Rocking the healthcare job market.

The number of non-doctor workers in the health industry has exploded in the last two decades, according to a recent article in The Atlantic, making the healthcare industry the largest employer in the U.S. According to Gardner, healthcare data analysts are part of the healthcare support occupations that will grow exponentially in the coming years (23.6 percent,) along with healthcare practitioners and technical occupations (15.3 percent.) These are projected to be among the fastest growing occupational groups during the 2016–26 projections decade, according to the U.S. Department of Labor.

An executive report by Dr. John Haughom, Paul Horstmeier, John Wadsworth, Russ Staheli and Leslie Hough Falk for HealthCatalyst says that as analytics is increasingly recognized as a critical enabler of healthcare transformation, the role of data analyst has taken center stage with most healthcare organizations and businesses. Ninety percent surveyed view analytics as “extremely important” or “very important” to their organization within the next 1-3 years.

“Many people [in the healthcare industry] don’t know how much healthcare data analysts are needed yet, but those who decide to move into this area of work are going to see their salaries jump $20 thousand a year,” says Gardner. The average salary for healthcare data analysts, she says, is about $70k per year.

Just as healthcare data analysts become more important in developing quality improvement strategies in health care systems, the need for a highly skilled workforce in this area will increase also, as the HealthCatalyst report indicates. The report says that currently, healthcare data analysts spend more time gathering data, than analyzing it, proving that analysts’ abilities to gather data will not be enough.

“To deliver their true value, analysts need to spend the majority of their time analyzing data,” it says. “The flow of data is becoming the lifeblood of organizations—and deriving meaningful insights from this data will be the key to survival in a changing industry.”

Training for the analytical mind.

Gardner says the value in healthcare data analysts goes even beyond their ability to analyze data—they must have critical thinking skills.

“You can analyze data all day long, but you must be able to see how it correlates to healthcare,” she says. “We can teach people how to code and use internet programs, but they have to have the “people” thought processing abilities, too.”

Ultimately, with those skills, the future healthcare data analyst will obtain CHDA (Certified Healthcare Data Analyst) certification.
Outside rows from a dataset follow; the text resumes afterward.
**src/rtl/irpd_pkg.sv**
```systemverilog
package irpd_pkg;

  localparam int unsigned DurW    = 15;
  localparam int unsigned NumRegs = 7;
  localparam int unsigned CfgIdxW = 3;

  // Register indexes of the configuration port.
  localparam logic [CfgIdxW-1:0] RegHdrMark   = 3'd0;
  localparam logic [CfgIdxW-1:0] RegHdrSpace  = 3'd1;
  localparam logic [CfgIdxW-1:0] RegBitMark   = 3'd2;
  localparam logic [CfgIdxW-1:0] RegOneSpace  = 3'd3;
  localparam logic [CfgIdxW-1:0] RegZeroSpace = 3'd4;
  localparam logic [CfgIdxW-1:0] RegRptMark   = 3'd5;
  localparam logic [CfgIdxW-1:0] RegRptSpace  = 3'd6;

  localparam logic [DurW-1:0] RstHdrMark   = 15'd3400;
  localparam logic [DurW-1:0] RstHdrSpace  = 15'd1750;
  localparam logic [DurW-1:0] RstBitMark   = 15'd340;
  localparam logic [DurW-1:0] RstOneSpace  = 15'd1300;
  localparam logic [DurW-1:0] RstZeroSpace = 15'd420;
  localparam logic [DurW-1:0] RstRptMark   = 15'd440;
  localparam logic [DurW-1:0] RstRptSpace  = 15'd17100;

  typedef struct packed {
    logic [7:0] data_byte;
    logic       first_of_frame;
    logic       last_of_frame;
    logic       gap_after;
  } in_item_t;

  typedef struct packed {
    logic            line_level;
    logic [DurW-1:0] duration_us;
    logic            last_segment;
  } out_item_t;

  // Classified item handed from the front to the back.
  typedef struct packed {
    logic       hdr;
    logic [7:0] data;
    logic       chk;
    logic [7:0] chk_byte;
    logic       trl;
  } cmd_t;

  typedef struct packed {
    logic [DurW-1:0] hdr_mark;
    logic [DurW-1:0] hdr_space;
    logic [DurW-1:0] bit_mark;
    logic [DurW-1:0] one_space;
    logic [DurW-1:0] zero_space;
    logic [DurW-1:0] rpt_mark;
    logic [DurW-1:0] rpt_space;
  } cfg_t;

  typedef struct packed {
    logic valid;
    cmd_t cmd;
  } cmd_head_t;

endpackage

```
**src/rtl/irpd_front.sv**
```systemverilog
module irpd_front (
  input  logic              clk_i,
  input  logic              rst_ni,
  input  logic              push,
  input  irpd_pkg::in_item_t in_item_i,
  input  logic              q_full_i,
  output logic              q_push_o,
  output irpd_pkg::cmd_t    q_cmd_o
);
  import irpd_pkg::*;

  logic [7:0] sum_q, sum_d;
  logic [7:0] sum_nxt;

  // The checksum covers the payload byte that closes the frame as well.
  assign sum_nxt  = sum_q + in_item_i.data_byte;
  assign q_push_o = push && !q_full_i;

  always_comb begin
    q_cmd_o.hdr      = in_item_i.first_of_frame;
    q_cmd_o.data     = in_item_i.data_byte;
    q_cmd_o.chk      = in_item_i.last_of_frame;
    q_cmd_o.chk_byte = sum_nxt;
    q_cmd_o.trl      = in_item_i.last_of_frame && in_item_i.gap_after;
  end

  always_comb begin
    sum_d = sum_q;
    if (q_push_o) begin
      sum_d = in_item_i.last_of_frame ? 8'd0 : sum_nxt;
    end
  end

  always_ff @(posedge clk_i or negedge rst_ni) begin
    if (!rst_ni) begin
      sum_q <= 8'd0;
    end else begin
      sum_q <= sum_d;
    end
  end

endmodule

```
**src/rtl/irpd_cmd_fifo.sv**
```systemverilog
module irpd_cmd_fifo #(
  parameter int unsigned Depth = 2
) (
  input  logic                clk_i,
  input  logic                rst_ni,
  input  logic                push_i,
  input  irpd_pkg::cmd_t      cmd_i,
  output logic                full_o,
  input  logic                pop_i,
  output irpd_pkg::cmd_head_t head_o
);
  import irpd_pkg::*;

  localparam int unsigned PtrW = (Depth > 1) ? $clog2(Depth) : 1;
  localparam int unsigned CntW = $clog2(Depth + 1);

  cmd_t            mem_q [Depth];
  logic [PtrW-1:0] wr_ptr_q, wr_ptr_d;
  logic [PtrW-1:0] rd_ptr_q, rd_ptr_d;
  logic [CntW-1:0] cnt_q, cnt_d;
  logic            do_push, do_pop;

  assign full_o     = (cnt_q == CntW'(Depth));
  assign head_o.valid = (cnt_q != '0);
  assign head_o.cmd = mem_q[rd_ptr_q];
  assign do_push    = push_i && !full_o;
  assign do_pop     = pop_i && head_o.valid;

  always_comb begin
    wr_ptr_d = wr_ptr_q;
    rd_ptr_d = rd_ptr_q;
    cnt_d    = cnt_q;
    if (do_push) begin
      wr_ptr_d = (wr_ptr_q == PtrW'(Depth - 1)) ? '0 : wr_ptr_q + 1'b1;
    end
    if (do_pop) begin
      rd_ptr_d = (rd_ptr_q == PtrW'(Depth - 1)) ? '0 : rd_ptr_q + 1'b1;
    end
    if (do_push && !do_pop) begin
      cnt_d = cnt_q + 1'b1;
    end else if (do_pop && !do_push) begin
      cnt_d = cnt_q - 1'b1;
    end
  end

  always_ff @(posedge clk_i or negedge rst_ni) begin
    if (!rst_ni) begin
      wr_ptr_q <= '0;
      rd_ptr_q <= '0;
      cnt_q    <= '0;
    end else begin
      wr_ptr_q <= wr_ptr_d;
      rd_ptr_q <= rd_ptr_d;
      cnt_q    <= cnt_d;
    end
  end

  always_ff @(posedge clk_i) begin
    if (do_push) begin
      mem_q[wr_ptr_q] <= cmd_i;
    end
  end

endmodule

```
**src/rtl/irpd_back.sv**
```systemverilog
module irpd_back (
  input  logic                clk_i,
  input  logic                rst_ni,
  input  irpd_pkg::cfg_t      cfg_i,
  input  irpd_pkg::cmd_head_t head_i,
  output logic                q_pop_o,
  output logic                empty,
  input  logic                pop,
  output irpd_pkg::out_item_t out_item_o
);
  import irpd_pkg::*;

  localparam logic [1:0] PhHdr  = 2'd0;
  localparam logic [1:0] PhData = 2'd1;
  localparam logic [1:0] PhChk  = 2'd2;
  localparam logic [1:0] PhTrl  = 2'd3;

  cmd_t       cur_q, cur_d;
  logic       busy_q, busy_d;
  logic [1:0] phase_q, phase_d;
  logic [3:0] seg_q, seg_d;
  logic       out_vld_q, out_vld_d;
  out_item_t  out_q, out_d;

  logic       adv, load, bit_val;
  out_item_t  seg;

  // A segment moves into the output register when it is free or being taken.
  assign adv     = busy_q && (!out_vld_q || pop);
  assign load    = head_i.valid && (!busy_q || (adv && seg.last_segment));
  assign q_pop_o = load;
  assign bit_val = (phase_q == PhChk) ? cur_q.chk_byte[seg_q[3:1]] : cur_q.data[seg_q[3:1]];

  // Even segment numbers are marks, odd ones are spaces.
  always_comb begin
    seg.line_level   = !seg_q[0];
    seg.duration_us  = '0;
    seg.last_segment = 1'b0;
    case (phase_q)
      PhHdr: begin
        seg.duration_us = seg_q[0] ? cfg_i.hdr_space : cfg_i.hdr_mark;
      end
      PhData: begin
        seg.duration_us  = !seg_q[0] ? cfg_i.bit_mark :
                           (bit_val ? cfg_i.one_space : cfg_i.zero_space);
        seg.last_segment = (seg_q == 4'd15) && !cur_q.chk;
      end
      PhChk: begin
        seg.duration_us  = !seg_q[0] ? cfg_i.bit_mark :
                           (bit_val ? cfg_i.one_space : cfg_i.zero_space);
        seg.last_segment = (seg_q == 4'd15) && !cur_q.trl;
      end
      PhTrl: begin
        seg.duration_us  = seg_q[0] ? cfg_i.rpt_space : cfg_i.rpt_mark;
        seg.last_segment = seg_q[0];
      end
      default: begin
        seg.duration_us = '0;
      end
    endcase
  end

  always_comb begin
    cur_d   = cur_q;
    busy_d  = busy_q;
    phase_d = phase_q;
    seg_d   = seg_q;
    if (load) begin
      cur_d   = head_i.cmd;
      busy_d  = 1'b1;
      phase_d = head_i.cmd.hdr ? PhHdr : PhData;
      seg_d   = '0;
    end else if (adv && seg.last_segment) begin
      busy_d = 1'b0;
    end else if (adv) begin
      seg_d = seg_q + 1'b1;
      if ((phase_q == PhHdr) && seg_q[0]) begin
        phase_d = PhData;
        seg_d   = '0;
      end else if ((phase_q == PhData) && (seg_q == 4'd15)) begin
        phase_d = PhChk;
        seg_d   = '0;
      end else if ((phase_q == PhChk) && (seg_q == 4'd15)) begin
        phase_d = PhTrl;
        seg_d   = '0;
      end
    end
  end

  always_comb begin
    out_vld_d = out_vld_q;
    out_d     = out_q;
    if (adv) begin
      out_vld_d = 1'b1;
      out_d     = seg;
    end else if (pop && out_vld_q) begin
      out_vld_d = 1'b0;
    end
  end

  assign empty      = !out_vld_q;
  assign out_item_o = out_q;

  always_ff @(posedge clk_i or negedge rst_ni) begin
    if (!rst_ni) begin
      busy_q    <= 1'b0;
      phase_q   <= PhHdr;
      seg_q     <= '0;
      out_vld_q <= 1'b0;
    end else begin
      busy_q    <= busy_d;
      phase_q   <= phase_d;
      seg_q     <= seg_d;
      out_vld_q <= out_vld_d;
    end
  end

  always_ff @(posedge clk_i) begin
    cur_q <= cur_d;
    out_q <= out_d;
  end

endmodule

```
**src/rtl/ir_pulse_distance_frame_encoder_core.sv**
```systemverilog
// Infrared pulse-distance frame encoder. Each item pushed in is one payload
// byte; the block pops out line segments (level, duration in microseconds):
// an optional header mark and space, eight bit mark/space pairs sent LSB
// first, and on the last byte of a frame a checksum byte (the wrapping sum of
// the frame's bytes) and an optional repeat trailer. An item yields 16, 18,
// 32, 34 or 36 segments; the single output register passes one segment per
// clock while the receiver keeps pop high. The input side accepts one item
// per clock until the command queue of CmdDepth entries between the front
// and the segment sequencer fills. Duration registers are to be written
// through the configuration port while idle; the block does not enforce it.
module ir_pulse_distance_frame_encoder_core #(
  parameter int unsigned CmdDepth = 2
) (
  input  logic                              clk_i,
  input  logic                              rst_ni,
  input  logic                              push,
  output logic                              full,
  input  irpd_pkg::in_item_t                in_item_i,
  output logic                              empty,
  input  logic                              pop,
  output irpd_pkg::out_item_t               out_item_o,
  input  logic                              cfg_we_i,
  input  logic [irpd_pkg::CfgIdxW-1:0]      cfg_idx_i,
  input  logic [irpd_pkg::DurW-1:0]         cfg_data_i
);
  import irpd_pkg::*;

  cfg_t      cfg_q, cfg_d;
  logic      q_push, q_pop;
  cmd_t      q_cmd;
  cmd_head_t q_head;

  always_comb begin
    cfg_d = cfg_q;
    if (cfg_we_i) begin
      case (cfg_idx_i)
        RegHdrMark:   cfg_d.hdr_mark   = cfg_data_i;
        RegHdrSpace:  cfg_d.hdr_space  = cfg_data_i;
        RegBitMark:   cfg_d.bit_mark   = cfg_data_i;
        RegOneSpace:  cfg_d.one_space  = cfg_data_i;
        RegZeroSpace: cfg_d.zero_space = cfg_data_i;
        RegRptMark:   cfg_d.rpt_mark   = cfg_data_i;
        RegRptSpace:  cfg_d.rpt_space  = cfg_data_i;
        default:      cfg_d = cfg_q;
      endcase
    end
  end

  always_ff @(posedge clk_i or negedge rst_ni) begin
    if (!rst_ni) begin
      cfg_q.hdr_mark   <= RstHdrMark;
      cfg_q.hdr_space  <= RstHdrSpace;
      cfg_q.bit_mark   <= RstBitMark;
      cfg_q.one_space  <= RstOneSpace;
      cfg_q.zero_space <= RstZeroSpace;
      cfg_q.rpt_mark   <= RstRptMark;
      cfg_q.rpt_space  <= RstRptSpace;
    end else begin
      cfg_q <= cfg_d;
    end
  end

  irpd_front u_front (
    .clk_i     (clk_i),
    .rst_ni    (rst_ni),
    .push      (push),
    .in_item_i (in_item_i),
    .q_full_i  (full),
    .q_push_o  (q_push),
    .q_cmd_o   (q_cmd)
  );

  irpd_cmd_fifo #(
    .Depth (CmdDepth)
  ) u_cmd_fifo (
    .clk_i  (clk_i),
    .rst_ni (rst_ni),
    .push_i (q_push),
    .cmd_i  (q_cmd),
    .full_o (full),
    .pop_i  (q_pop),
    .head_o (q_head)
  );

  irpd_back u_back (
    .clk_i      (clk_i),
    .rst_ni     (rst_ni),
    .cfg_i      (cfg_q),
    .head_i     (q_head),
    .q_pop_o    (q_pop),
    .empty      (empty),
    .pop        (pop),
    .out_item_o (out_item_o)
  );

endmodule

```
According to Jasmine Agnew, MTS, MHIIM, RHIA, Curriculum Program Manager, Health Information Management at WGU, a bachelor’s or master’s degree in healthcare information management, from an accredited school, can help them prepare for that.

“Students will study data analysis, data governance, and data interpretation in healthcare information programs,” says Agnew. “If students start with a non-patient facing associate degree, industry certifications, or healthcare related experience, the BS in health information management would be an excellent choice to pursue work as a healthcare data analyst.”